▶ [WHAT THIS TASK INVOLVES]:
Reproduce exactly, from the data that follows, the line with "buf_1 | 52 | 0.33", the line with "gates resized for setup | 72 | 62", and every line that lies between them.

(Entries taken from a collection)
_ _ _ _

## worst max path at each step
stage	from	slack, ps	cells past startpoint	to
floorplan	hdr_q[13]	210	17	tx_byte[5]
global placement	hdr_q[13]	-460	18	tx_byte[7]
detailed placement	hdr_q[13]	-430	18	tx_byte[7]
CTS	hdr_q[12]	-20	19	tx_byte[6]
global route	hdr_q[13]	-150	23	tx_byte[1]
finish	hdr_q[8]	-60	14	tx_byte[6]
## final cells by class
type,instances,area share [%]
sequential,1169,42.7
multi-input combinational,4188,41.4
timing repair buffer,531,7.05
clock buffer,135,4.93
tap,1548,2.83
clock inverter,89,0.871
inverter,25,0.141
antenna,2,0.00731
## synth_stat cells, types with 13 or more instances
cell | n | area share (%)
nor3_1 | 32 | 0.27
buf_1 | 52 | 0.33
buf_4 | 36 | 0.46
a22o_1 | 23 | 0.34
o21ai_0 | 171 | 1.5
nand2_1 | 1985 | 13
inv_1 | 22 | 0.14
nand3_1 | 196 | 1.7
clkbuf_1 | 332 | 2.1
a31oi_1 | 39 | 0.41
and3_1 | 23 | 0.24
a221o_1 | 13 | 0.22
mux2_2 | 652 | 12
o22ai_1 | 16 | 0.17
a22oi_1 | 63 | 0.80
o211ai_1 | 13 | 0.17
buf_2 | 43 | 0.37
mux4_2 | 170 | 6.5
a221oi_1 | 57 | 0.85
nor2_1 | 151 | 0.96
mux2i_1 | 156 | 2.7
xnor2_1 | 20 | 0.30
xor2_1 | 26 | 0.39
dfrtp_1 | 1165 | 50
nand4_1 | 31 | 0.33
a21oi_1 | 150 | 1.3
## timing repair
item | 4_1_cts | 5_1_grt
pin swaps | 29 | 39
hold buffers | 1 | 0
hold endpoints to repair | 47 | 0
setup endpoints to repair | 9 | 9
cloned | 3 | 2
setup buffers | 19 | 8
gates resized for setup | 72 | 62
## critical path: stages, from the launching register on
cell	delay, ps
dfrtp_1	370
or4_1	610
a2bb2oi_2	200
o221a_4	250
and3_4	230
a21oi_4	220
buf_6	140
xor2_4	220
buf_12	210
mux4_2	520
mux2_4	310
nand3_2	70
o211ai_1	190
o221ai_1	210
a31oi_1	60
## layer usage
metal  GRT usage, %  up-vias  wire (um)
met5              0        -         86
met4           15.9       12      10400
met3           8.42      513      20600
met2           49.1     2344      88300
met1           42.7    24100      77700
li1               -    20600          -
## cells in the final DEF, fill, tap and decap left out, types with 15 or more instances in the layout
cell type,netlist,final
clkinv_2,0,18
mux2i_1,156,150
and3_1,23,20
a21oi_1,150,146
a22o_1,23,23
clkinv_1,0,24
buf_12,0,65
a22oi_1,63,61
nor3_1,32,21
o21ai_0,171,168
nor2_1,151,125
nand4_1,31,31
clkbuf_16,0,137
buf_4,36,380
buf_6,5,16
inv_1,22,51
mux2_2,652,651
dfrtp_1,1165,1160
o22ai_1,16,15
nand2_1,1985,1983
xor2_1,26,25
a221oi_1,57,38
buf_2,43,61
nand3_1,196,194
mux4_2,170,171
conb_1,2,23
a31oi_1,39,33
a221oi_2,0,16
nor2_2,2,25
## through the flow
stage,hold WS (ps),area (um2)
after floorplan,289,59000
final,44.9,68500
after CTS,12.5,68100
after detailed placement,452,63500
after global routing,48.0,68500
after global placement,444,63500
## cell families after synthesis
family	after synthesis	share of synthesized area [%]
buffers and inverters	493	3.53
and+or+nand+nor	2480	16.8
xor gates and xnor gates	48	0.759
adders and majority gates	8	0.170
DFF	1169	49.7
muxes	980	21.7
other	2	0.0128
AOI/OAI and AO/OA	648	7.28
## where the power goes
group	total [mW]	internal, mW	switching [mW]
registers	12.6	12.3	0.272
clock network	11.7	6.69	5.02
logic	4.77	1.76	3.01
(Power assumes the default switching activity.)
File: config.mk
export PLATFORM = sky130hd
export DESIGN_NAME = prx_core
export DESIGN_NICKNAME = d
export VERILOG_FILES = /design/src/prx_pkg.sv /design/src/prx_core.sv
export SDC_FILE = /design/constraint.sdc
export NUM_CORES = 1
export LEC_CHECK = 0
export ABC_AREA = 1
export BUFFER_PORTS_ARGS = -buffer_cell sky130_fd_sc_hd__buf_2
export CORE_MARGIN = 3
export CORE_UTILIZATION = 25
export CTS_BUF_LIST = sky130_fd_sc_hd__clkbuf_4 sky130_fd_sc_hd__clkbuf_8
export DETAILED_ROUTE_END_ITERATION = 10
export HOLD_SLACK_MARGIN = 0.02
export SLEW_MARGIN = 10
export SYNTH_ARGS = -nofsm -noshare
export SYNTH_HDL_FRONTEND = slang
export SYNTH_SLANG_ARGS = --single-unit
File: constraint.sdc
create_clock -name sys_clk -period 8.3 [get_ports sys_clk]
set_input_delay 0.83 -clock sys_clk [delete_from_list [all_inputs] [get_ports sys_clk]]
set_output_delay 0.83 -clock sys_clk [all_outputs]
set_load 0.1 [all_outputs]
File: src/prx_pkg.sv
// Constants, types and register map of the proximity processing core.
// Assumes a 125 MHz system clock and a 12-bit proximity ADC result.
package prx_pkg;

  // ----------------------------------------------------------------
  // Timing
  // ----------------------------------------------------------------
  localparam int CLK_MHZ      = 125;
  localparam int BASE_TICK_US = 1000;  // Scan-period base unit in us
  localparam int BASE_TICK_CYC = BASE_TICK_US * CLK_MHZ;

  // ----------------------------------------------------------------
  // Widths
  // ----------------------------------------------------------------
  localparam int SAMPLE_W = 12;
  localparam int DELTA_W  = 13;
  localparam int COEF_W   = 4;
  localparam int COEF_ONE = 16;        // Coefficient full scale

  // ----------------------------------------------------------------
  // Register byte offsets
  // ----------------------------------------------------------------
  localparam logic [7:0] OFS_CTRL    = 8'h00;
  localparam logic [7:0] OFS_CALCMD  = 8'h04;
  localparam logic [7:0] OFS_COEF    = 8'h08;
  localparam logic [7:0] OFS_THRESH  = 8'h0C;
  localparam logic [7:0] OFS_DRIFT   = 8'h10;
  localparam logic [7:0] OFS_TIMING  = 8'h14;
  localparam logic [7:0] OFS_STATUS  = 8'h18;
  localparam logic [7:0] OFS_RAW     = 8'h1C;
  localparam logic [7:0] OFS_LOWPASS = 8'h20;
  localparam logic [7:0] OFS_BASE    = 8'h24;
  localparam logic [7:0] OFS_DELTA   = 8'h28;

  // ----------------------------------------------------------------
  // Field positions
  // ----------------------------------------------------------------
  localparam int CTRL_SCAN_LSB   = 0;   // scan_interval_sel [2:0]
  localparam int CTRL_IRQSEL     = 3;
  localparam int CTRL_NEAR_EN    = 4;
  localparam int CTRL_FAR_EN     = 5;
  localparam int CTRL_DONE_EN    = 6;
  localparam int CTRL_CAL_EN     = 7;
  localparam int CALCMD_GO       = 0;
  localparam int COEF_RAW_LSB    = 0;
  localparam int COEF_UP_LSB     = 4;
  localparam int COEF_DN_LSB     = 8;
  localparam int DRIFT_UP_LSB    = 0;
  localparam int DRIFT_DN_LSB    = 16;
  localparam int TIM_UPDEB_LSB   = 0;
  localparam int TIM_DNDEB_LSB   = 4;
  localparam int TIM_PERIOD_LSB  = 8;
  localparam int TIM_STUCK_LSB   = 16;
  localparam int ST_NEAR         = 0;
  localparam int ST_PEND         = 1;
  localparam int ST_CONV         = 2;
  localparam int ST_EVT_LSB      = 3;   // Four sticky event bits

  // ----------------------------------------------------------------
  // Reset values
  // ----------------------------------------------------------------
  localparam logic [31:0] RST_CTRL   = 32'h0000_0000;
  localparam logic [31:0] RST_COEF   = 32'h0000_0248;
  localparam logic [31:0] RST_THRESH = 32'h0000_0040;
  localparam logic [31:0] RST_DRIFT  = 32'h0100_0100;
  localparam logic [31:0] RST_TIMING = 32'h0000_0033;

  // ----------------------------------------------------------------
  // Sequencer states, Gray coded along the scan path except ST_STAT to ST_IDLE
  // ----------------------------------------------------------------
  typedef enum logic [3:0] {
    ST_IDLE     = 4'h0,
    ST_CAL      = 4'h1,
    ST_CAL_WAIT = 4'h3,
    ST_RAW      = 4'h2,
    ST_RAW_WAIT = 4'h6,
    ST_FILT     = 4'h7,
    ST_BASE     = 4'h5,
    ST_DELTA    = 4'h4,
    ST_STAT     = 4'hC
  } prx_state_type;

  // ----------------------------------------------------------------
  // Carriers towards and from the shared ADC front end
  // ----------------------------------------------------------------
  typedef struct packed {
    logic start;                      // One-cycle start pulse
    logic cal;                        // Run offset compensation
  } prx_afe_req_type;

  typedef struct packed {
    logic                done;        // One-cycle completion pulse
    logic [SAMPLE_W-1:0] data;        // Unsigned raw result
  } prx_afe_rsp_type;

endpackage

_ _ _ _

▶ [ANSWER TO THIS TASK]:
buf_1 | 52 | 0.33
buf_4 | 36 | 0.46
a22o_1 | 23 | 0.34
o21ai_0 | 171 | 1.5
nand2_1 | 1985 | 13
inv_1 | 22 | 0.14
nand3_1 | 196 | 1.7
clkbuf_1 | 332 | 2.1
a31oi_1 | 39 | 0.41
and3_1 | 23 | 0.24
a221o_1 | 13 | 0.22
mux2_2 | 652 | 12
o22ai_1 | 16 | 0.17
a22oi_1 | 63 | 0.80
o211ai_1 | 13 | 0.17
buf_2 | 43 | 0.37
mux4_2 | 170 | 6.5
a221oi_1 | 57 | 0.85
nor2_1 | 151 | 0.96
mux2i_1 | 156 | 2.7
xnor2_1 | 20 | 0.30
xor2_1 | 26 | 0.39
dfrtp_1 | 1165 | 50
nand4_1 | 31 | 0.33
a21oi_1 | 150 | 1.3
## timing repair
item | 4_1_cts | 5_1_grt
pin swaps | 29 | 39
hold buffers | 1 | 0
hold endpoints to repair | 47 | 0
setup endpoints to repair | 9 | 9
cloned | 3 | 2
setup buffers | 19 | 8
gates resized for setup | 72 | 62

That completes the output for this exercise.